内閣府健康・医療戦略推進事務局
事務局長
内山 博之 氏
世界の医薬品市場は約200兆円、このうち日系企業の販売額は11.6兆円(シェア6.9%)を占めており、医薬品産業は日本の重要な基幹産業の一つとなっている。
「医薬品市場は世界的に拡大を続けており、今後も成長が見込まれている。しかし、各国の特許品市場が9〜10%台の成長率を示すなかで、日本の特許品市場は5.3%程度。イノベーティブで革新的な医薬品を継続的に創出するには、日本の創薬力を最大限に生かし、グローバル展開を加速していく必要がある」と内山氏は指摘。政府も事業費ベースで3,300億円規模の支援パッケージを打ち出し、創薬を国家戦略として位置付け、取り組みを本格化させる意向だ。
創薬・先端医療ワーキンググループでは、「医薬品産業による経済成長」と「原薬・原材料の過度な海外依存からの脱却」の2つを柱に据える。「ファーストインクラス製品・ベストインクラス製品」の創出に加え、健康医療安全保障の観点から、感染症対応製品やバイオ関連製品の国産化も重要なテーマとなる。
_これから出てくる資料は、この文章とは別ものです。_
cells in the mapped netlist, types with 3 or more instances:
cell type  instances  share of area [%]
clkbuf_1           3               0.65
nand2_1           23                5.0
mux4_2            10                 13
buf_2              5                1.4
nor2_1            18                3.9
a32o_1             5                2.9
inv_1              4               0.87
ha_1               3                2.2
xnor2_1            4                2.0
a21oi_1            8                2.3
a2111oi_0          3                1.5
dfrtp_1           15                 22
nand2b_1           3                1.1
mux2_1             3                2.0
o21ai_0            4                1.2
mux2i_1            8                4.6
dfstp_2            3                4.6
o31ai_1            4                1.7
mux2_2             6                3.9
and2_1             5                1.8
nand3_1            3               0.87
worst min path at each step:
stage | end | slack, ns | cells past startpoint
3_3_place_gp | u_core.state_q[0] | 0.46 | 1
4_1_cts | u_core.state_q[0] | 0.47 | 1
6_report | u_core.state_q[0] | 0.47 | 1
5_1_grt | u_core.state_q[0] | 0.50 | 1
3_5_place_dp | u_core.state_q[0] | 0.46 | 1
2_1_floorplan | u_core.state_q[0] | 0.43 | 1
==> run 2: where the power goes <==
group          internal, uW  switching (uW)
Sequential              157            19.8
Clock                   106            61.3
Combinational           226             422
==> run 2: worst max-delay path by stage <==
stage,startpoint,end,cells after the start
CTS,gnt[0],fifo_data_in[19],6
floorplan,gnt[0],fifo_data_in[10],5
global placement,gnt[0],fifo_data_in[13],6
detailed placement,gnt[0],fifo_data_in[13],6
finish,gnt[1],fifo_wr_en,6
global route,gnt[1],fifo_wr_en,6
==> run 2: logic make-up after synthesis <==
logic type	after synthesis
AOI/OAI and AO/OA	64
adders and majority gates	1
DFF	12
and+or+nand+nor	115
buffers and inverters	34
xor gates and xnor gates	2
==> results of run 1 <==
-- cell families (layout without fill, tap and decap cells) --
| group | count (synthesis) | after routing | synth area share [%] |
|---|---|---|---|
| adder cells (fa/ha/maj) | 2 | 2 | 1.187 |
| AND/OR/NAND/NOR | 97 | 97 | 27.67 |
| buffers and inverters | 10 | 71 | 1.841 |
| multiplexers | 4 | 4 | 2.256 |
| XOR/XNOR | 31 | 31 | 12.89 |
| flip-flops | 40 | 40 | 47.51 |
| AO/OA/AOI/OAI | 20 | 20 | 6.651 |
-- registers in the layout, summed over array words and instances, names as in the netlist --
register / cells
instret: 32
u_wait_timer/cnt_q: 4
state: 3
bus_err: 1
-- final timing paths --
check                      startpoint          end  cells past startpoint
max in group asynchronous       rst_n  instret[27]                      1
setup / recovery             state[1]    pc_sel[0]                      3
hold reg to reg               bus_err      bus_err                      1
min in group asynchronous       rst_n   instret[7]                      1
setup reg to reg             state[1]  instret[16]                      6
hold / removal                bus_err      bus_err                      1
### src/rtl/imem_loader.sv
// rtl/imem_loader.sv - boot loader filling instruction memory from a little-endian byte stream
// Holds the CPU in reset until a complete image has been written.
module imem_loader
  import imem_loader_pkg::*;
#(
  parameter int ADDR_WIDTH = 12
) (
  input  logic        clk,
  input  logic        rst_n,
  input  logic        start,
  input  logic        byte_valid,
  input  logic [7:0]  byte_data,
  output logic        byte_ready,
  output logic        mem_we,
  output logic [31:0] mem_addr,
  output logic [31:0] mem_wdata,
  output logic        busy,
  output logic        done,
  output logic        err,
  output logic        cpu_hold
);

  localparam logic [32:0] CAPACITY = 33'd1 << ADDR_WIDTH;

  state_t                state;
  state_t                state_next;
  logic [31:0]           count;
  logic [31:0]           word_q;
  logic [ADDR_WIDTH-1:0] word_idx;
  logic [31:0]           packed_word;
  logic                  word_full;
  logic                  accept;
  logic                  start_load;
  logic                  last_word;

  assign accept     = byte_valid && byte_ready;
  assign start_load = start && ((state == IDLE) || (state == DONE) || (state == ERROR));
  assign last_word  = (32'(word_idx) == (count - 32'd1));

  le_word_packer u_packer (
    .clk       (clk),
    .rst_n     (rst_n),
    .clear     (start_load),
    .strobe    (accept),
    .byte_in   (byte_data),
    .word      (packed_word),
    .word_full (word_full)
  );

  always_ff @(posedge clk or negedge rst_n) begin
    if (!rst_n) begin
      state <= IDLE;
    end else begin
      state <= state_next;
    end
  end

  always_comb begin
    state_next = state;
    byte_ready = 1'b0;
    mem_we     = 1'b0;
    busy       = 1'b0;
    done       = 1'b0;
    err        = 1'b0;
    cpu_hold   = 1'b1;
    case (state)
      IDLE: begin
        if (start) state_next = LEN;
      end
      LEN: begin
        byte_ready = 1'b1;
        busy       = 1'b1;
        // Oversize counts are rejected here, which is what keeps word_idx from wrapping.
        if (word_full) begin
          if (packed_word == 32'd0)
            state_next = DONE;
          else if ({1'b0, packed_word} > CAPACITY)
            state_next = ERROR;
          else
            state_next = DATA;
        end
      end
      DATA: begin
        byte_ready = 1'b1;
        busy       = 1'b1;
        if (word_full) state_next = WRITE;
      end
      WRITE: begin
        mem_we     = 1'b1;
        busy       = 1'b1;
        state_next = last_word ? DONE : DATA;
      end
      DONE: begin
        done     = 1'b1;
        cpu_hold = 1'b0;
        if (start) state_next = LEN;
      end
      ERROR: begin
        err = 1'b1;
        if (start) state_next = LEN;
      end
      default: state_next = IDLE;
    endcase
  end

  always_ff @(posedge clk or negedge rst_n) begin
    if (!rst_n) begin
      count    <= '0;
      word_q   <= '0;
      word_idx <= '0;
    end else begin
      if (start_load) begin
        count    <= '0;
        word_idx <= '0;
      end
      if ((state == LEN) && word_full)
        count <= packed_word;
      if ((state == DATA) && word_full)
        word_q <= packed_word;
      if ((state == WRITE) && !last_word)
        word_idx <= word_idx + 1'b1;
    end
  end

  assign mem_addr  = 32'({word_idx, 2'b00});
  assign mem_wdata = word_q;

endmodule

### config.mk
export PLATFORM = sky130hd
export DESIGN_NAME = imem_loader
export DESIGN_NICKNAME = d
export VERILOG_FILES = /design/src/rtl/imem_loader_pkg.sv /design/src/rtl/imem_loader_le_word_packer.sv /design/src/rtl/imem_loader.sv
export SDC_FILE = /design/constraint.sdc
export NUM_CORES = 1
export LEC_CHECK = 0
export ABC_AREA = 0
export CORE_MARGIN = 4
export CORE_UTILIZATION = 58
export CTS_CLUSTER_DIAMETER = 120
export CTS_CLUSTER_SIZE = 25
export DETAILED_ROUTE_END_ITERATION = 10
export PLACE_DENSITY = 0.95
export RECOVER_POWER = 50
export SLEW_MARGIN = 15
export SYNTH_ARGS = -nofsm -noshare
export SYNTH_HDL_FRONTEND = slang
export SYNTH_SLANG_ARGS = --single-unit
### constraint.sdc
create_clock -name clk -period 7.3 [get_ports clk]
set_clock_uncertainty 0.05 [all_clocks]
set_input_delay 1.46 -clock clk [delete_from_list [all_inputs] [get_ports clk]]
set_output_delay 1.46 -clock clk [all_outputs]
set_load 0.02 [all_outputs]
実現に向けては、基礎研究力や高品質な治験といった日本の強みを生かしつつ、実用化を担う人材の育成と流動性の向上、スタートアップへの投資呼び込み、AI・データ活用による研究開発プロセスの高度化・効率化などを一体で進めていく必要がある。さらに、国際共同治験における資金面・制度面の課題を解消し、研究開発から事業化までを一気通貫でつなぐ体制の構築も不可欠だ。
内山氏は「日本発の創薬シーズを社会実装まで結び付け、需要が拡大する海外市場の獲得へとつなげていく。“世界直行型”の開発モデルを実現したい」と語り、講演を結んだ。